Supplied material:

>>

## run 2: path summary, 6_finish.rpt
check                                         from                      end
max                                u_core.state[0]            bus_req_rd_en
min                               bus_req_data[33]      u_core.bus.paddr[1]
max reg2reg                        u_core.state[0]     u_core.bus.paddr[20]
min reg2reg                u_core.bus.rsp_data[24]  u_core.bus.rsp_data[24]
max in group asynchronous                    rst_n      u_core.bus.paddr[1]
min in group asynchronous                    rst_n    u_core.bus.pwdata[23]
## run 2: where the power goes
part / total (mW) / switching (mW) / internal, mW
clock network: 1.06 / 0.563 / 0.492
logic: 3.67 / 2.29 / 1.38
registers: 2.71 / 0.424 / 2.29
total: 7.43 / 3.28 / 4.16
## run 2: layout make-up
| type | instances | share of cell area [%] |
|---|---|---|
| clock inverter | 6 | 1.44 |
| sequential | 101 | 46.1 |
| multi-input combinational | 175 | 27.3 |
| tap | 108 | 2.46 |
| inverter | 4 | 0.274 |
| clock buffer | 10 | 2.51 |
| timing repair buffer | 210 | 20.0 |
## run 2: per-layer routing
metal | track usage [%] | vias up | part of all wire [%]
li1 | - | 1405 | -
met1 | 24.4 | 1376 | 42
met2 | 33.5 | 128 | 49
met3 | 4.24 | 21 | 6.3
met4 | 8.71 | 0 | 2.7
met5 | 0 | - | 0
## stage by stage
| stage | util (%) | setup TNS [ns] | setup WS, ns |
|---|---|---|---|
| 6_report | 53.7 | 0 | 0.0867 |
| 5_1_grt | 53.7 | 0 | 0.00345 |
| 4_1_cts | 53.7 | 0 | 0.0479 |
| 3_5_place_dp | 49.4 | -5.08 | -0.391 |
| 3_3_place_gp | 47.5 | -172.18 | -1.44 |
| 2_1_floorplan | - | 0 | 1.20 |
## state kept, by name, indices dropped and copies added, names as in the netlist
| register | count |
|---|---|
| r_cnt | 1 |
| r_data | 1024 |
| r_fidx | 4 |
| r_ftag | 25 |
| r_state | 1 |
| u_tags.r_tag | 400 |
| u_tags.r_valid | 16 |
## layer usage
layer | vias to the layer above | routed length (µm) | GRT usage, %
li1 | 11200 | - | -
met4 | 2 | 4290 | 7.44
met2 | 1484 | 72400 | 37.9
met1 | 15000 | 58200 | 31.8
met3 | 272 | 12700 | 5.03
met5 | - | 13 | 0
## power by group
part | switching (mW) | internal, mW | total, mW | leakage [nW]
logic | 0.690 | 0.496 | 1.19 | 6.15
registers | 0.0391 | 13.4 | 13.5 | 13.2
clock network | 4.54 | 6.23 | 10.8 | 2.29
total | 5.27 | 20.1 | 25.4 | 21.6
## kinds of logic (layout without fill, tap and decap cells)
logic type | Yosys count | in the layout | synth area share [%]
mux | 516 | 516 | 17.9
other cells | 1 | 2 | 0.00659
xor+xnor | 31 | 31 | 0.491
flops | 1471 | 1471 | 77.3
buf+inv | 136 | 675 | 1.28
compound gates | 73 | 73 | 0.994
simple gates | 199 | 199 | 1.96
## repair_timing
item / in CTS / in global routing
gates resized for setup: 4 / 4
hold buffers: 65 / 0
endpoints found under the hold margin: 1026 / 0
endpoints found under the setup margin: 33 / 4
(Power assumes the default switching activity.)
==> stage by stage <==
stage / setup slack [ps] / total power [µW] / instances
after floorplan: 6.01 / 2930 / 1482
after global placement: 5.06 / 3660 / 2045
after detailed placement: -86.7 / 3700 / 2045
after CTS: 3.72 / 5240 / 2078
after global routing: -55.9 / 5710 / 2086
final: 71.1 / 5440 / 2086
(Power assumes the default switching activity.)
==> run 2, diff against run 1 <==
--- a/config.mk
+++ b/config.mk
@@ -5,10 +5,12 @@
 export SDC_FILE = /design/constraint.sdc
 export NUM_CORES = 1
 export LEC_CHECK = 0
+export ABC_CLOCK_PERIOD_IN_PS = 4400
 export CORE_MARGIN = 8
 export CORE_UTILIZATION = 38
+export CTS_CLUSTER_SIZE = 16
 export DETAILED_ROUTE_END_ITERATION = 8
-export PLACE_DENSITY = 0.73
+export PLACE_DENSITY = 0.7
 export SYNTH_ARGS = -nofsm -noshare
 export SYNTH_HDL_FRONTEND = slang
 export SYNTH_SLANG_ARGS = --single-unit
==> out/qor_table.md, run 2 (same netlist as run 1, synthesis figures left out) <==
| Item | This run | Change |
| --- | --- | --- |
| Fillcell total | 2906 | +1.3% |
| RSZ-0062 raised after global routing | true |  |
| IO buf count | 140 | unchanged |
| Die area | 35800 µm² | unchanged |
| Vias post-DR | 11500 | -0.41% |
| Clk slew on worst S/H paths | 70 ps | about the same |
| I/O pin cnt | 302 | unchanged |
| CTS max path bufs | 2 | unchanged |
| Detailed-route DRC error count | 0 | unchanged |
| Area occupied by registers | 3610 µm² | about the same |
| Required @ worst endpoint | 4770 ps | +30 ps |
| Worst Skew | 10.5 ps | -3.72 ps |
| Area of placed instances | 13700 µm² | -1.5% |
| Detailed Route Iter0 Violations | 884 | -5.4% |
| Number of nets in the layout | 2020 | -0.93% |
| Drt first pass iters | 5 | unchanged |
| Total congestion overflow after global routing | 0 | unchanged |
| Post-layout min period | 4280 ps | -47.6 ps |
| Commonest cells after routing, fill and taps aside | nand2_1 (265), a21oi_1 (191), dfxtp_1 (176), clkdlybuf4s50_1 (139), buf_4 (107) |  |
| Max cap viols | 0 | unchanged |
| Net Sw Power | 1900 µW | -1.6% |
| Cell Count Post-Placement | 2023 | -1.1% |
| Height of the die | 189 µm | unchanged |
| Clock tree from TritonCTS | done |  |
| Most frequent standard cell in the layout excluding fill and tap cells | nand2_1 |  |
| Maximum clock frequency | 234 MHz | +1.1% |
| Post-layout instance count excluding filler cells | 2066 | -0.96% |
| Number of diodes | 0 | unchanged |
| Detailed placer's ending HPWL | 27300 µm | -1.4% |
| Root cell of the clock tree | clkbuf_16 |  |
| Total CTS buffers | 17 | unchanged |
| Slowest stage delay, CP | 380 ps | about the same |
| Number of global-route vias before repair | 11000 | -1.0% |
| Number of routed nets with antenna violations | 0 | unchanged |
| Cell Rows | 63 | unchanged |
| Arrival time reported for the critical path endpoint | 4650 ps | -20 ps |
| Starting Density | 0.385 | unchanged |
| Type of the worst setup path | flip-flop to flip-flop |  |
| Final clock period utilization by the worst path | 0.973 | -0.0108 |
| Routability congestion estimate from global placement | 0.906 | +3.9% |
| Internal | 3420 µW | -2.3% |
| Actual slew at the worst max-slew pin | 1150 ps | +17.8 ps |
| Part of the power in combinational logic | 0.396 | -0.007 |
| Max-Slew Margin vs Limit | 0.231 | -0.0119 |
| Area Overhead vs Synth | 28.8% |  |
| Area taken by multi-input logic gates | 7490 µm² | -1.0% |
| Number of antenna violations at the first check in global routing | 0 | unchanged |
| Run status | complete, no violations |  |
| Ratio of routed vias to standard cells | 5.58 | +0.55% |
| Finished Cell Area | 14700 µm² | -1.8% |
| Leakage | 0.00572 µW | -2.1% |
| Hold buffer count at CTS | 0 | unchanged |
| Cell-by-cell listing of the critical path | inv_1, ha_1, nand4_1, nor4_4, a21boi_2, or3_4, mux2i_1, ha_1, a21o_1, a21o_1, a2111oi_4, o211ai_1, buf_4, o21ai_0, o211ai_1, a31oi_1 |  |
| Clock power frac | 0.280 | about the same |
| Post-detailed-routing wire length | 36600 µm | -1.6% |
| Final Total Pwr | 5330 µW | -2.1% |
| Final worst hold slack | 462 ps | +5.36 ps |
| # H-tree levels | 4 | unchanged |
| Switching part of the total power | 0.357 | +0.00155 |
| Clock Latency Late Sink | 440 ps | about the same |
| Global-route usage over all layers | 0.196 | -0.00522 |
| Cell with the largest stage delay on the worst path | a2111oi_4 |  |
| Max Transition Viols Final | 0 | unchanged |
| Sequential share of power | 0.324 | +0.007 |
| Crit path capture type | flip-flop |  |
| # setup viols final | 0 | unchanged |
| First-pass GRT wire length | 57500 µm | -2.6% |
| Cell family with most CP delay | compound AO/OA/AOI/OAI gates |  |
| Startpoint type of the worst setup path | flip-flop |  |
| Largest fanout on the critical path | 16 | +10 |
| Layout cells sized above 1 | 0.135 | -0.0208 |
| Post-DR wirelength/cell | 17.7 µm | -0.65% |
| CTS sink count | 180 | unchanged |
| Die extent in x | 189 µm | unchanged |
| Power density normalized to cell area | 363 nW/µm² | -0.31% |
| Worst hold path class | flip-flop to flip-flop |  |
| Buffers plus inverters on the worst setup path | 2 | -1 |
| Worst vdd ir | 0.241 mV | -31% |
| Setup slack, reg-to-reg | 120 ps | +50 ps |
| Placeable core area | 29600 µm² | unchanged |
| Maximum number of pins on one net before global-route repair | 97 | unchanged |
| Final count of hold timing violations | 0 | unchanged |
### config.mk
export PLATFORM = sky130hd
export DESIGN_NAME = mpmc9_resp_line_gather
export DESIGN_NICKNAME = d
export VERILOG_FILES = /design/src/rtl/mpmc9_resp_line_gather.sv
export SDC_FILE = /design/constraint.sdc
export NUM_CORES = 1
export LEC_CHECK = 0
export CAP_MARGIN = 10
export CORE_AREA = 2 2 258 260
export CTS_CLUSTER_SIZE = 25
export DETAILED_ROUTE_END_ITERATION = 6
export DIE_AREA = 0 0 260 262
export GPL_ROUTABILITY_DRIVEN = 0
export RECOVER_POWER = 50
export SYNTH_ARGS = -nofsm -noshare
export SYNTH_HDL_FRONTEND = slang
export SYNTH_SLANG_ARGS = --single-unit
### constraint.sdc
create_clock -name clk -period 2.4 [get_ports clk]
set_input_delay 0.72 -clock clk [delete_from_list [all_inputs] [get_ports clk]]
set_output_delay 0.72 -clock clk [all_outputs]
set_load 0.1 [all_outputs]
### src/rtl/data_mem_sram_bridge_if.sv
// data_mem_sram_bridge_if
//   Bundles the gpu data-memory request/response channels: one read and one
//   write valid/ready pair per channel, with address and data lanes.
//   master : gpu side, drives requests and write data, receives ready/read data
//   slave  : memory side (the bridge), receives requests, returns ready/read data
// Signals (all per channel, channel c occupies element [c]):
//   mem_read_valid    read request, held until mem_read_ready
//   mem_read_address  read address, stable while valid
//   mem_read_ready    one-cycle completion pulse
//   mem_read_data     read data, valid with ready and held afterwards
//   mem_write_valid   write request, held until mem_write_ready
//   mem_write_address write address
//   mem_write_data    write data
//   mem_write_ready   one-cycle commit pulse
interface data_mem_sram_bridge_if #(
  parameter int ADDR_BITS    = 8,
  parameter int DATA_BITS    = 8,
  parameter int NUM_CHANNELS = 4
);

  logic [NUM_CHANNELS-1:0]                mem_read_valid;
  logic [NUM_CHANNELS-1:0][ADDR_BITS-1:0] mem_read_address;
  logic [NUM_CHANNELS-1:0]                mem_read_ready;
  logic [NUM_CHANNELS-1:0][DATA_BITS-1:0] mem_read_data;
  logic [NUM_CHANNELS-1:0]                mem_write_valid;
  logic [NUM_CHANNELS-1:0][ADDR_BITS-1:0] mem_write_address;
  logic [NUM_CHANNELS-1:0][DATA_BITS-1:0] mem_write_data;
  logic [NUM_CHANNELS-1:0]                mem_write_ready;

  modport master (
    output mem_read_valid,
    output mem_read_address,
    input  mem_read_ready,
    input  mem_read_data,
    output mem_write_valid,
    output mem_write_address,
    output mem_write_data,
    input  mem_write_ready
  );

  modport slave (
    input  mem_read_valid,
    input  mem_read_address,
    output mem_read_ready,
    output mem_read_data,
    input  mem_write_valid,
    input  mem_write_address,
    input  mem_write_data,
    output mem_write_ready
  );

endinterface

<<

Respond with a number only, the count of lines in the entries where the string "usage" occurs.

Exercise result: 4